Der Abend war ganz anders verlaufen als ich es mir vorgestellt hatte.

Damian und ich hatten geredet. Nicht nur über den Kuss, sondern auch über alles, was dahinterstand. Dass er mich mochte. Dass ich ihn mochte. Dass das etwas Schönes und Wertvolles war, das wir nicht leichtfertig aufgeben wollten. Auch, wenn er Angst davor hatte. Auch, wenn es nichts gab, das ich tun konnte, um etwas daran zu ändern.

Wir saßen stundenlang auf seinem Zimmerboden und redeten. Als irgendwann Alisha anklopfte, um mir mitzuteilen, dass ihr Bruder gleich da sei, um sie abzuholen und ich entscheiden sollte, ob ich hierblieb oder er mich nachhause fragen sollte, antwortete Damian: „Marlon schläft hier. Du kannst auch hier schlafen. Auf dem Sofa."

Alisha schaute zwischen meinem breiten Grinsen und Damians nüchternem Ausdruck hin und her, blickte auf die Stelle, an der wir uns an den Händen hielten, und meinte: „Ich schlafe am besten in meinem Bett. Wir sehen uns dann Montag oder so."

Sie winkte kurz, schaute nochmal zwischen uns hin und her, unterdrückte ihr Schmunzeln und zog die Tür zwischen uns zu.

„Sie hat uns voll durchschaut", sagte Damian, sobald sie weg war.

„Das klingt so als hätten wir etwas zu verbergen."

Damian ging nicht auf meine Aussage ein. Er stand auf, streckte sich und hielt mir die Hand hin, um mich auf die Beine zu ziehen. Ich ging darauf ein, ohne zu wissen, was er vorhatte. Egal, was es war, ich war mir ziemlich sicher, dass ich ihm folgen würde. Genau das tat ich.

Damian nahm mich mit ins Badezimmer, ohne meine Hand loszulassen. Kurz wühlte er in einem Schrank herum und nahm schließlich ein langes Kästchen heraus, in dem eine Zahnbürste lag.

„Das ist deine vom letzten Mal. Willst du die oder eine neue?"

„Du hast meine Zahnbürste eingepackt und verwahrt?", fragte ich perplex.

Überraschung blitzte in seinen Augen auf. Grün. „Ist das seltsam?"

Ich schüttelte schmunzelnd den Kopf. „Hauptsächlich ist es süß. Und ein kleines bisschen obsessiv."
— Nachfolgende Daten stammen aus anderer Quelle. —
<file path="src/rtl/mchk_pkg.sv">
package mchk_pkg;

    localparam int CHK_W      = 32;
    localparam int LOG_BIT    = 26;

    // Positions driven by a real checker (0-16, 18-24)
    localparam logic [CHK_W-1:0] CHECKER_MASK = 32'h01FD_FFFF;
    // Late-class positions: full-sum bytes 4-7, carry 8, mover output 16
    localparam logic [CHK_W-1:0] LATE_MASK    = 32'h0001_01F0;
    localparam logic [CHK_W-1:0] EARLY_MASK   = CHECKER_MASK & ~LATE_MASK;

    typedef enum logic [1:0] {
        ST_RUN  = 2'd0,
        ST_HALT = 2'd1,
        ST_INTR = 2'd2,
        ST_PARK = 2'd3
    } seq_state_t;

    typedef struct packed {
        logic early;
        logic late;
    } err_class_t;

    function automatic err_class_t classify(input logic [CHK_W-1:0] v);
        err_class_t c;
        c.early = |(v & EARLY_MASK);
        c.late  = |(v & LATE_MASK);
        return c;
    endfunction

endpackage

</file>
<file path="src/rtl/mchk_seq.sv">
module mchk_seq
    import mchk_pkg::*;
(
    input  logic       clk,
    input  logic       rst,
    input  err_class_t cls_i,
    input  logic       logout_done_i,
    input  logic       restart_i,
    output logic       clk_run_o,
    output logic       capture_en_o,
    output logic       clr_req_o,
    output logic       irq_o
);

    seq_state_t state_q, state_d;
    logic       running;

    assign running = (state_q == ST_RUN);

    always_comb begin
        state_d = state_q;
        unique case (state_q)
            ST_RUN:  if (cls_i.early || cls_i.late) state_d = ST_HALT;
            ST_HALT: if (logout_done_i)              state_d = ST_INTR;
            ST_INTR:                                 state_d = ST_PARK;
            ST_PARK: if (restart_i)                  state_d = ST_RUN;
            default:                                 state_d = ST_RUN;
        endcase
    end

    always_ff @(posedge clk) begin
        if (rst) state_q <= ST_RUN;
        else     state_q <= state_d;
    end

    assign clk_run_o    = running && !cls_i.early;
    assign capture_en_o = running;
    assign clr_req_o    = (state_q == ST_HALT) && logout_done_i;
    assign irq_o        = (state_q == ST_INTR);

    assert_halt_holds_R1: assert property (@(posedge clk) disable iff (rst)
        (running && cls_i.early) |=> !clk_run_o);

    assert_late_next_R2: assert property (@(posedge clk) disable iff (rst)
        (running && cls_i.late && !cls_i.early) |=> !clk_run_o);

    assert_irq_single_R8: assert property (@(posedge clk) disable iff (rst)
        irq_o |=> !irq_o);

    assert_irq_after_done_R8: assert property (@(posedge clk) disable iff (rst)
        $rose(irq_o) |-> $past(logout_done_i));

    assert_restart_runs_R9: assert property (@(posedge clk) disable iff (rst)
        (state_q == ST_PARK && restart_i) |=> running);

endmodule

</file>
<file path="src/rtl/mchk_capture.sv">
module mchk_capture
    import mchk_pkg::*;
(
    input  logic             clk,
    input  logic             rst,
    input  logic [CHK_W-1:0] chk_i,
    input  logic             capture_en_i,
    input  logic             log_req_i,
    input  logic             clear_i,
    output logic [CHK_W-1:0] reg_o
);

    for (genvar i = 0; i < CHK_W; i++) begin : g_bit
        if (CHECKER_MASK[i]) begin : g_checker
            logic bit_q;
            always_ff @(posedge clk) begin
                if (rst || clear_i)                 bit_q <= 1'b0;
                else if (capture_en_i && chk_i[i])  bit_q <= 1'b1;
            end
            assign reg_o[i] = bit_q;
        end else if (i == LOG_BIT) begin : g_log
            logic bit_q;
            always_ff @(posedge clk) begin
                if (rst || clear_i)   bit_q <= 1'b0;
                else if (log_req_i)   bit_q <= 1'b1;
            end
            assign reg_o[i] = bit_q;
        end else begin : g_unused
            assign reg_o[i] = 1'b0;
        end
    end

    assert_sticky_R4: assert property (@(posedge clk) disable iff (rst)
        !clear_i |=> ((reg_o & $past(reg_o)) == $past(reg_o)));

    assert_clear_R7: assert property (@(posedge clk) disable iff (rst)
        clear_i |=> (reg_o == '0));

    assert_log_sets_R6: assert property (@(posedge clk) disable iff (rst)
        (log_req_i && !clear_i) |=> reg_o[LOG_BIT]);

endmodule

</file>
<file path="src/rtl/mchk_backup.sv">
module mchk_backup #(
    parameter int ADDR_W = 12
) (
    input  logic              clk,
    input  logic              rst,
    input  logic [ADDR_W-1:0] uaddr_i,
    input  logic              strobe_i,
    input  logic              clk_run_i,
    output logic [ADDR_W-1:0] addr_o
);

    logic [ADDR_W-1:0] addr_q;

    always_ff @(posedge clk) begin
        if (rst)                          addr_q <= '0;
        else if (strobe_i && clk_run_i)   addr_q <= uaddr_i;
    end

    assign addr_o = addr_q;

    assert_hold_frozen_R3: assert property (@(posedge clk) disable iff (rst)
        !clk_run_i |=> $stable(addr_q));

endmodule

</file>
<file path="src/rtl/mchk_ctrl.sv">
module mchk_ctrl
    import mchk_pkg::*;
#(
    parameter int ADDR_W = 12
) (
    input  logic              clk,
    input  logic              rst,
    input  logic [CHK_W-1:0]  chk_in,
    input  logic [ADDR_W-1:0] uaddr,
    input  logic              set_strobe,
    input  logic              logout_key,
    input  logic              chan_logout_req,
    input  logic              check_reset,
    input  logic              diag_reset,
    input  logic              logout_done,
    input  logic              restart,
    output logic              clk_run,
    output logic [CHK_W-1:0]  check_reg,
    output logic [ADDR_W-1:0] uaddr_backup,
    output logic              mck_irq
);

    err_class_t cls;
    logic       capture_en;
    logic       seq_clr;
    logic       clear_all;
    logic       run_en;

    assign cls       = classify(chk_in);
    assign clear_all = check_reset || diag_reset || seq_clr;

    mchk_seq u_seq (
        .clk           (clk),
        .rst           (rst),
        .cls_i         (cls),
        .logout_done_i (logout_done),
        .restart_i     (restart),
        .clk_run_o     (run_en),
        .capture_en_o  (capture_en),
        .clr_req_o     (seq_clr),
        .irq_o         (mck_irq)
    );

    mchk_capture u_capture (
        .clk          (clk),
        .rst          (rst),
        .chk_i        (chk_in),
        .capture_en_i (capture_en),
        .log_req_i    (logout_key || chan_logout_req),
        .clear_i      (clear_all),
        .reg_o        (check_reg)
    );

    mchk_backup #(.ADDR_W(ADDR_W)) u_backup (
        .clk       (clk),
        .rst       (rst),
        .uaddr_i   (uaddr),
        .strobe_i  (set_strobe),
        .clk_run_i (run_en),
        .addr_o    (uaddr_backup)
    );

    assign clk_run = run_en;

    assert_no_capture_stopped_R10: assert property (@(posedge clk) disable iff (rst)
        (!capture_en && !chk_in[LOG_BIT] && !logout_key && !chan_logout_req && !clear_all)
            |=> $stable(check_reg));

endmodule

</file>
--- src/rtl/codec_irq_pkg.sv ---
// Shared constants for the codec alert controller: register addresses,
// status bit positions and writable-bit masks.
package codec_irq_pkg;
    localparam int REG_W   = 8;
    localparam int ADDR_W  = 2;
    localparam int FLAG_N  = 6;

    localparam logic [ADDR_W-1:0] ADDR_STATUS = 2'd0;
    localparam logic [ADDR_W-1:0] ADDR_IRQ_EN = 2'd1;
    localparam logic [ADDR_W-1:0] ADDR_GPCFG  = 2'd2;

    localparam int ST_GPIO_LVL = 6;
    localparam int ST_LOCK     = 5;
    localparam int ST_HP       = 4;
    localparam int ST_VMIN     = 3;
    localparam int ST_GPIO_CHG = 2;
    localparam int ST_OCL      = 1;
    localparam int ST_OCR      = 0;

    localparam int EN_OC       = 0;
    localparam int CFG_CHG_EN  = 2;
    localparam int CFG_PULSE   = 1;

    localparam logic [REG_W-1:0] EN_MASK  = 8'h39;
    localparam logic [REG_W-1:0] CFG_MASK = 8'h07;
endpackage

--- src/rtl/irq_sync.sv ---
// Multi-flop synchronizer for one asynchronous level.
// Assumes the input is a slow level; STAGES of at least 2.
module irq_sync #(
    parameter int STAGES = 2
) (
    input  logic clk,
    input  logic rst_n,
    input  logic d,
    output logic q
);
    logic [STAGES-1:0] chain;

    generate
        for (genvar i = 0; i < STAGES; i++) begin : g_stage
            // Purpose: shift the level one flop further along the chain.
            always_ff @(posedge clk) begin
                if (!rst_n) chain[i] <= 1'b0;
                else        chain[i] <= (i == 0) ? d : chain[(i == 0) ? 0 : i-1];
            end
        end
    endgenerate

    assign q = chain[STAGES-1];
endmodule

--- src/rtl/irq_event_src.sv ---
// Turns raw codec indications into a per-bit set vector laid out like the
// status flags. Lock and GPIO are levels whose edges count as events; the
// other inputs are one-cycle synchronous pulses.
module irq_event_src
    import codec_irq_pkg::*;
(
    input  logic              clk,
    input  logic              rst_n,
    input  logic              pll_lock,
    input  logic              gpio_lvl,
    input  logic              gpio_det_en,
    input  logic              hp_ready,
    input  logic              vol_min,
    input  logic              ocp_left,
    input  logic              ocp_right,
    output logic [FLAG_N-1:0] set_vec
);
    logic lock_d;
    logic gpio_d;

    // Purpose: remember last-cycle levels of lock and synchronized GPIO.
    always_ff @(posedge clk) begin
        if (!rst_n) begin
            lock_d <= 1'b0;
            gpio_d <= 1'b0;
        end else begin
            lock_d <= pll_lock;
            gpio_d <= gpio_lvl;
        end
    end

    // Purpose: assemble the set vector in status bit order.
    always_comb begin
        set_vec              = '0;
        set_vec[ST_LOCK]     = pll_lock ^ lock_d;
        set_vec[ST_HP]       = hp_ready;
        set_vec[ST_VMIN]     = vol_min;
        set_vec[ST_GPIO_CHG] = gpio_det_en & (gpio_lvl ^ gpio_d);
        set_vec[ST_OCL]      = ocp_left;
        set_vec[ST_OCR]      = ocp_right;
    end
endmodule

--- src/rtl/irq_flag_bank.sv ---
// Bank of sticky flags. Clear is applied before set, so an event arriving
// in a clearing cycle survives. Assumes clr_vec only names pending bits.
module irq_flag_bank #(
    parameter int N = 6
) (
    input  logic         clk,
    input  logic         rst_n,
    input  logic [N-1:0] set_vec,
    input  logic [N-1:0] clr_vec,
    output logic [N-1:0] flags
);
    generate
        for (genvar i = 0; i < N; i++) begin : g_flag
            // Purpose: hold one flag until cleared, re-arm on a new event.
            always_ff @(posedge clk) begin
                if (!rst_n) flags[i] <= 1'b0;
                else        flags[i] <= (flags[i] & ~clr_vec[i]) | set_vec[i];
            end
        end
    endgenerate
endmodule

--- src/rtl/codec_irq_ctrl.sv ---
// Top of the codec status/alert controller. Holds the enable and GPIO
// config registers, drives alert from pending enabled flags, pulses the
// GPIO pin on alert rise in pulse mode, and serves register reads one
// cycle after the request. Event inputs except gpio_in are synchronous.
module codec_irq_ctrl
    import codec_irq_pkg::*;
#(
    parameter int SYNC_STAGES = 2
) (
    input  logic              clk,
    input  logic              rst_n,
    input  logic              reg_wr_en,
    input  logic              reg_rd_en,
    input  logic [ADDR_W-1:0] reg_addr,
    input  logic [REG_W-1:0]  reg_wdata,
    output logic [REG_W-1:0]  reg_rdata,
    input  logic              pll_lock,
    input  logic              evt_hp_ready,
    input  logic              evt_vol_min,
    input  logic              evt_ocp_left,
    input  logic              evt_ocp_right,
    input  logic              gpio_in,
    output logic              gpio_out,
    output logic              gpio_oe,
    output logic              alert
);
    logic [REG_W-1:0]  en_q;
    logic [REG_W-1:0]  cfg_q;
    logic [REG_W-1:0]  rdata_q;
    logic [REG_W-1:0]  rd_mux;
    logic [FLAG_N-1:0] flags;
    logic [FLAG_N-1:0] set_vec;
    logic [FLAG_N-1:0] clr_vec;
    logic              gpio_lvl;
    logic              alert_d;
    logic              rd_status;

    irq_sync #(.STAGES(SYNC_STAGES)) u_sync (
        .clk   (clk),
        .rst_n (rst_n),
        .d     (gpio_in),
        .q     (gpio_lvl)
    );

    irq_event_src u_src (
        .clk         (clk),
        .rst_n       (rst_n),
        .pll_lock    (pll_lock),
        .gpio_lvl    (gpio_lvl),
        .gpio_det_en (~cfg_q[CFG_PULSE]),
        .hp_ready    (evt_hp_ready),
        .vol_min     (evt_vol_min),
        .ocp_left    (evt_ocp_left),
        .ocp_right   (evt_ocp_right),
        .set_vec     (set_vec)
    );

    irq_flag_bank #(.N(FLAG_N)) u_flags (
        .clk     (clk),
        .rst_n   (rst_n),
        .set_vec (set_vec),
        .clr_vec (clr_vec),
        .flags   (flags)
    );

    assign rd_status = reg_rd_en && (reg_addr == ADDR_STATUS);
    assign clr_vec   = rd_status ? flags : '0;

    // Purpose: update the writable registers, keeping only defined bits.
    always_ff @(posedge clk) begin
        if (!rst_n) begin
            en_q  <= '0;
            cfg_q <= '0;
        end else if (reg_wr_en) begin
            if (reg_addr == ADDR_IRQ_EN) en_q  <= reg_wdata & EN_MASK;
            if (reg_addr == ADDR_GPCFG)  cfg_q <= reg_wdata & CFG_MASK;
        end
    end

    // Purpose: select read data by address.
    always_comb begin
        rd_mux = '0;
        case (reg_addr)
            ADDR_STATUS: begin
                rd_mux[FLAG_N-1:0]  = flags;
                rd_mux[ST_GPIO_LVL] = gpio_lvl;
            end
            ADDR_IRQ_EN: rd_mux = en_q;
            ADDR_GPCFG:  rd_mux = cfg_q;
            default:     rd_mux = '0;
        endcase
    end

    // Purpose: register read data on a read request.
    always_ff @(posedge clk) begin
        if (!rst_n)         rdata_q <= '0;
        else if (reg_rd_en) rdata_q <= rd_mux;
    end

    assign reg_rdata = rdata_q;

    // Purpose: raise alert while any flag with its enable set is pending.
    always_comb begin
        alert = (flags[ST_LOCK]     & en_q[ST_LOCK])
              | (flags[ST_HP]       & en_q[ST_HP])
              | (flags[ST_VMIN]     & en_q[ST_VMIN])
              | ((flags[ST_OCL] | flags[ST_OCR]) & en_q[EN_OC])
              | (flags[ST_GPIO_CHG] & cfg_q[CFG_CHG_EN]);
    end

    // Purpose: keep last-cycle alert for rise detection.
    always_ff @(posedge clk) begin
        if (!rst_n) alert_d <= 1'b0;
        else        alert_d <= alert;
    end

    assign gpio_oe  = cfg_q[CFG_PULSE];
    assign gpio_out = cfg_q[CFG_PULSE] & alert & ~alert_d;
endmodule
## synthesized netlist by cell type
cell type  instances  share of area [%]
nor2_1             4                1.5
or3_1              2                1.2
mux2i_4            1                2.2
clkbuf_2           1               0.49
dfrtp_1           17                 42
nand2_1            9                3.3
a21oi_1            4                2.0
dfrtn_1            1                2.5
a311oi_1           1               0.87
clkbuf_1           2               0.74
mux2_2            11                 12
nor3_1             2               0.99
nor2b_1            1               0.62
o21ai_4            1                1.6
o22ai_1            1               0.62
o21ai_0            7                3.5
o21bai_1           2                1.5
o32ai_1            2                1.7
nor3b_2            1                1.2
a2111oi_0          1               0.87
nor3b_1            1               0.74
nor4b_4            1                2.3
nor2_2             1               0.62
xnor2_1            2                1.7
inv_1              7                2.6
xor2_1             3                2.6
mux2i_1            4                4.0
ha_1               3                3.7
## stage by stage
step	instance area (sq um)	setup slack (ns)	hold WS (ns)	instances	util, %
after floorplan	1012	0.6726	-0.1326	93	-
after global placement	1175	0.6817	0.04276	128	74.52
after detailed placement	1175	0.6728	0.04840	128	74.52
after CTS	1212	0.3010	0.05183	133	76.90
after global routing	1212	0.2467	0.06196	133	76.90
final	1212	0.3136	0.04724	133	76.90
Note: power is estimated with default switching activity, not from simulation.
## config.mk

```make
export PLATFORM = sky130hd
export DESIGN_NAME = hilo_muldiv
export DESIGN_NICKNAME = d
export VERILOG_FILES = /design/src/rtl/hilo_pkg.sv /design/src/rtl/hilo_operand_prep.sv /design/src/rtl/hilo_iter_core.sv /design/src/rtl/hilo_result_fix.sv /design/src/rtl/hilo_muldiv.sv
export SDC_FILE = /design/constraint.sdc
export NUM_CORES = 1
export LEC_CHECK = 0
export BUFFER_PORTS_ARGS = -buffer_cell sky130_fd_sc_hd__clkbuf_2
export CELL_PAD_IN_SITES_DETAIL_PLACEMENT = 1
export CELL_PAD_IN_SITES_GLOBAL_PLACEMENT = 1
export CORE_ASPECT_RATIO = 1.25
export CORE_MARGIN = 4
export CORE_UTILIZATION = 45
export CTS_CLUSTER_DIAMETER = 100
export CTS_CLUSTER_SIZE = 25
export DETAILED_ROUTE_END_ITERATION = 10
export PLACE_DENSITY_LB_ADDON = 0.2
export SLEW_MARGIN = 20
export SYNTH_ARGS = -nofsm -noshare
export SYNTH_HDL_FRONTEND = slang
export SYNTH_SLANG_ARGS = --single-unit
export TNS_END_PERCENT = 1
```

## constraint.sdc

```tcl
create_clock -name clk -period 4.65 [get_ports clk]
set_input_delay 0.2325 -clock clk [delete_from_list [all_inputs] [get_ports clk]]
set_output_delay 0.2325 -clock clk [all_outputs]
set_load 0.01 [all_outputs]
```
Er zog kritisch eine Augenbraue nach oben. „Komm mir nicht wieder mit Schmusekatze. Sonst schieb ich dir deine Zahnbürste in den Arsch."

Ich lachte über das Bild in meinem Kopf.

Als er realisierte, dass seine Drohung keine Wirkung bei mir zeigte, verdrehte er die Augen, drückte mir die Zahnbürste in die Hand und holte seine, ebenfalls verpackt in solch einem Kästchen, aus dem Schrank.

Auf meinen verwunderten Blick hin, erklärte er: „Wenn du unter absoluten Vollidioten aufwächst, denen nichts heilig ist, lernst du, deine Hygieneartikel zu beschützen."

Ich wünschte, ich wäre in meiner Kindheit so schlau gewesen. Dann hätte ich mir die ein oder andere böse Überraschung von Torben erspart.

„Ich bin mir ziemlich sicher, dass Nick deiner Zahnbürste nichts antun würde. Und Angelina und Bernd genauso wenig."

„Deshalb habe ich sie hier und nicht in meinem Zimmer versteckt."

Wir putzten unsere Zähne.

Ich dachte darüber nach, warum Damian an seiner alten Gewohnheit festhielt, wenn er wusste, dass es keinen Grund mehr dafür gab.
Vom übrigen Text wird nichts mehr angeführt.